=== Your task ===
Restate word for word the entries below, starting with the line with "wire [7:0] ee_pos_d" and continuing through the line with "reg_pos_q <= mmc_pkg::RST_REG_POS;". Include both of those lines and no others.

Saved data entries
------------------------------------

$ cat src/mmc_top.sv
// Memory map control: position registers, Avalon-MM slave and registered map decode
//
// The Avalon-MM slave port was decided locally.
`timescale 1ns/1ps
module mmc_top #(
    parameter int unsigned RAM_AW = 11,
    parameter logic [7:0] MEMSIZE_A = 8'h10,
    parameter logic [7:0] MEMSIZE_B = 8'h00,
    parameter logic EE_BASE_ONCE = 1'b0,
    parameter logic [5:0] FIXED_PAGE_LOW = 6'h3E,
    parameter logic [5:0] FIXED_PAGE_HIGH = 6'h3F
) (
    input wire logic sys_clk,
    input wire logic rstn,
    input wire logic [2:0] mode_pins,
    input wire logic [7:0] avs_address,
    input wire logic avs_read,
    input wire logic avs_write,
    input wire logic [31:0] avs_writedata,
    input wire logic [3:0] avs_byteenable,
    output logic [31:0] avs_readdata,
    output logic avs_waitrequest,
    input wire logic cpu_valid,
    input wire logic [15:0] cpu_addr,
    output logic sel_reg_q,
    output logic sel_ram_q,
    output logic sel_ee_q,
    output logic sel_flash_q,
    output logic sel_ext_q,
    output logic [5:0] flash_page_q,
    output logic [1:0] external_access_stretch_q,
    output logic emulation_select_n_q,
    output logic external_select_n_q
);
    // ==========================================================
    // Mode pins synchroniser
    logic [2:0] mode_meta_q;
    logic [2:0] mode_sync_q;
    logic [1:0] settle_q;
    logic mode_ok_q;

    // Mode pins come from outside; two stages before anything looks at them
    always_ff @(posedge sys_clk or negedge rstn) begin
        if (!rstn) begin
            mode_meta_q <= 3'h0;
            mode_sync_q <= 3'h0;
        end else begin
            mode_meta_q <= mode_pins;
            mode_sync_q <= mode_meta_q;
        end
    end

    // Hold off mode-dependent setup until the synchroniser holds real pin values
    always_ff @(posedge sys_clk or negedge rstn) begin
        if (!rstn) begin
            settle_q <= 2'h0;
            mode_ok_q <= 1'b0;
        end else begin
            settle_q <= (settle_q == mmc_pkg::MODE_SETTLE) ? settle_q : settle_q + 2'h1;
            mode_ok_q <= (settle_q == mmc_pkg::MODE_SETTLE);
        end
    end

    // ==========================================================
    // Mode classification
    mmc_pkg::mmc_mode_t mode;
    assign mode = mmc_pkg::mmc_mode_t'(mode_sync_q);
    // Emulation modes lock like normal modes; only true special modes rewrite freely
    wire is_special = (mode == mmc_pkg::MODE_SPECIAL_SINGLE) || (mode == mmc_pkg::MODE_SPECIAL_TEST)
                      || (mode == mmc_pkg::MODE_PERIPHERAL);
    wire is_emul = (mode == mmc_pkg::MODE_EMUL_NARROW) || (mode == mmc_pkg::MODE_EMUL_WIDE);
    wire is_single = (mode == mmc_pkg::MODE_SPECIAL_SINGLE) || (mode == mmc_pkg::MODE_NORMAL_SINGLE)
                     || (mode == mmc_pkg::MODE_PERIPHERAL);
    wire is_test = mode == mmc_pkg::MODE_SPECIAL_TEST;
    wire ext_ok = !is_single;

    // ==========================================================
    // Avalon-MM slave handshake
    logic wait_q;
    logic [31:0] rdata_q;
    logic init_done_q;

    wire [5:0] idx = avs_address[7:2];
    wire req = avs_read || avs_write;
    wire accept = req && wait_q;
    wire wr_take = avs_write && !wait_q && avs_byteenable[0];
    wire [7:0] wbyte = avs_writedata[7:0];

    // Waitrequest drops for one cycle, one cycle after a request appears
    always_ff @(posedge sys_clk or negedge rstn) begin
        if (!rstn) begin
            wait_q <= 1'b1;
        end else begin
            wait_q <= !accept;
        end
    end

    // ==========================================================
    // Register write strobes
    wire wr_ram = wr_take && (idx == mmc_pkg::IDX_RAM_POS);
    wire wr_reg = wr_take && (idx == mmc_pkg::IDX_REG_POS);
    wire wr_ee = wr_take && (idx == mmc_pkg::IDX_EE_POS);
    wire wr_misc = wr_take && (idx == mmc_pkg::IDX_MISC);
    wire wr_page = wr_take && (idx == mmc_pkg::IDX_PAGE);

    // ==========================================================
    // Position and control registers
    logic [7:0] ram_pos_q;
    logic [7:0] reg_pos_q;
    logic [7:0] ee_pos_q;
    logic [7:0] misc_q;
    logic [7:0] page_q;
    logic ram_lock_q;
    logic reg_lock_q;
    logic ee_lock_q;
    logic misc_lock_q;

    // Special modes may rewrite at any time; normal and emulation only once, the EE base only when EE_BASE_ONCE is set
    wire ram_open = is_special || !ram_lock_q;
    wire reg_open = is_special || !reg_lock_q;
    wire ee_open = is_special || !EE_BASE_ONCE || !ee_lock_q;
    wire misc_open = is_special || !misc_lock_q;

    wire [7:0] ram_pos_d = (wr_ram && ram_open) ? (wbyte & mmc_pkg::RAM_POS_MASK) : ram_pos_q;
    wire [7:0] reg_pos_d = (wr_reg && reg_open) ? (wbyte & mmc_pkg::REG_POS_MASK) : reg_pos_q;
    wire [7:0] ee_base_d = ee_open ? (wbyte & mmc_pkg::EE_BASE_MASK) : (ee_pos_q & mmc_pkg::EE_BASE_MASK);
    wire [7:0] ee_pos_d = wr_ee ? (ee_base_d | (wbyte & mmc_pkg::EE_ON_MASK)) : ee_pos_q;
    wire [7:0] page_d = wr_page ? (wbyte & mmc_pkg::PAGE_MASK) : page_q;

    // The flash-on reset value depends on mode, so it is fixed up after release
    wire misc_init = mode_ok_q && !init_done_q && is_test;
    wire [7:0] misc_w = (wr_misc && misc_open) ? (wbyte & mmc_pkg::MISC_MASK) : misc_q;
    wire [7:0] misc_d = misc_init ? mmc_pkg::RST_MISC_TEST : misc_w;

    // Position registers; writes land here, decode sees them on the next edge
    always_ff @(posedge sys_clk or negedge rstn) begin
        if (!rstn) begin
            ram_pos_q <= mmc_pkg::RST_RAM_POS;
            reg_pos_q <= mmc_pkg::RST_REG_POS;
            ee_pos_q <= mmc_pkg::RST_EE_POS;
            misc_q <= mmc_pkg::RST_MISC;
            page_q <= mmc_pkg::RST_PAGE;
        end else begin
            ram_pos_q <= ram_pos_d;
            reg_pos_q <= reg_pos_d;
            ee_pos_q <= ee_pos_d;
            misc_q <= misc_d;
            page_q <= page_d;
        end
    end

    // Lock flags record the first write after reset
    always_ff @(posedge sys_clk or negedge rstn) begin
        if (!rstn) begin
            ram_lock_q <= 1'b0;
            reg_lock_q <= 1'b0;
            ee_lock_q <= 1'b0;
            misc_lock_q <= 1'b0;
            init_done_q <= 1'b0;
        end else begin
            ram_lock_q <= ram_lock_q || wr_ram;
            reg_lock_q <= reg_lock_q || wr_reg;
            ee_lock_q <= ee_lock_q || wr_ee;
            misc_lock_q <= misc_lock_q || wr_misc;
            init_done_q <= init_done_q || mode_ok_q;
        end
    end

    // ==========================================================
    // Read multiplexer
    logic [7:0] rmux;

    // Unlisted, test and reserved slots return zero so software sees no stale data
    always_comb begin
        unique case (idx)
            mmc_pkg::IDX_RAM_POS: rmux = ram_pos_q;
            mmc_pkg::IDX_REG_POS: rmux = reg_pos_q;
            mmc_pkg::IDX_EE_POS: rmux = ee_pos_q;
            mmc_pkg::IDX_MISC: rmux = misc_q;
            mmc_pkg::IDX_MEMSIZE_A: rmux = MEMSIZE_A;
            mmc_pkg::IDX_MEMSIZE_B: rmux = MEMSIZE_B;
            mmc_pkg::IDX_PAGE: rmux = page_q;
            default: rmux = 8'h00;
        endcase
    end

    // Read data is captured with the accept and stands while waitrequest is low
    always_ff @(posedge sys_clk or negedge rstn) begin
        if (!rstn) begin
            rdata_q <= 32'h0000_0000;
        end else if (accept && avs_read) begin
            rdata_q <= {24'h00_0000, rmux};
        end
    end

    assign avs_readdata = rdata_q;
    assign avs_waitrequest = wait_q;

    // ==========================================================
    // Address decode from the stored positions
    logic hit_reg;
    logic hit_ram;
    logic hit_ee;
    logic hit_flash;
    logic hit_ext;

    mmc_decode #(
        .RAM_AW(RAM_AW),
        .MEMSIZE_A(MEMSIZE_A)
    ) u_decode (
        .addr(cpu_addr),
        .ram_pos(ram_pos_q),
        .reg_pos(reg_pos_q),
        .ee_pos(ee_pos_q),
        .misc(misc_q),
        .ext_ok(ext_ok),
        .hit_reg(hit_reg),
        .hit_ram(hit_ram),
        .hit_ee(hit_ee),
        .hit_flash(hit_flash),
        .hit_ext(hit_ext)
    );

    // Page for flash: window takes the page index, fixed quarters their own pages
    wire [5:0] page_sel = (cpu_addr[15:14] == mmc_pkg::QUAD_WINDOW) ? page_q[5:0]
                        : (cpu_addr[15:14] == mmc_pkg::QUAD_FIXED_LOW) ? FIXED_PAGE_LOW
                        : FIXED_PAGE_HIGH;

    // Emulation select replaces internal flash when running in an emulation mode
    wire emul_d = cpu_valid && hit_flash && is_emul;
    wire ext_d = cpu_valid && hit_ext;
    wire [1:0] stretch_d = ext_d ? misc_q[mmc_pkg::STRETCH_LSB +: 2] : 2'h0;

    // Selects are registered, so they follow the address presented one cycle before
    always_ff @(posedge sys_clk or negedge rstn) begin
        if (!rstn) begin
            sel_reg_q <= 1'b0;
            sel_ram_q <= 1'b0;
            sel_ee_q <= 1'b0;
            sel_flash_q <= 1'b0;
            sel_ext_q <= 1'b0;
            flash_page_q <= 6'h00;
            external_access_stretch_q <= 2'h0;
            emulation_select_n_q <= 1'b1;
            external_select_n_q <= 1'b1;
        end else begin
            sel_reg_q <= cpu_valid && hit_reg;
            sel_ram_q <= cpu_valid && hit_ram;
            sel_ee_q <= cpu_valid && hit_ee;
            sel_flash_q <= cpu_valid && hit_flash && !is_emul;
            sel_ext_q <= ext_d;
            flash_page_q <= page_sel;
            external_access_stretch_q <= stretch_d;
            emulation_select_n_q <= !emul_d;
            external_select_n_q <= !ext_d;
        end
    end
endmodule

------------------------------------

=== Written answer ===
    wire [7:0] ee_pos_d = wr_ee ? (ee_base_d | (wbyte & mmc_pkg::EE_ON_MASK)) : ee_pos_q;
    wire [7:0] page_d = wr_page ? (wbyte & mmc_pkg::PAGE_MASK) : page_q;

    // The flash-on reset value depends on mode, so it is fixed up after release
    wire misc_init = mode_ok_q && !init_done_q && is_test;
    wire [7:0] misc_w = (wr_misc && misc_open) ? (wbyte & mmc_pkg::MISC_MASK) : misc_q;
    wire [7:0] misc_d = misc_init ? mmc_pkg::RST_MISC_TEST : misc_w;

    // Position registers; writes land here, decode sees them on the next edge
    always_ff @(posedge sys_clk or negedge rstn) begin
        if (!rstn) begin
            ram_pos_q <= mmc_pkg::RST_RAM_POS;
            reg_pos_q <= mmc_pkg::RST_REG_POS;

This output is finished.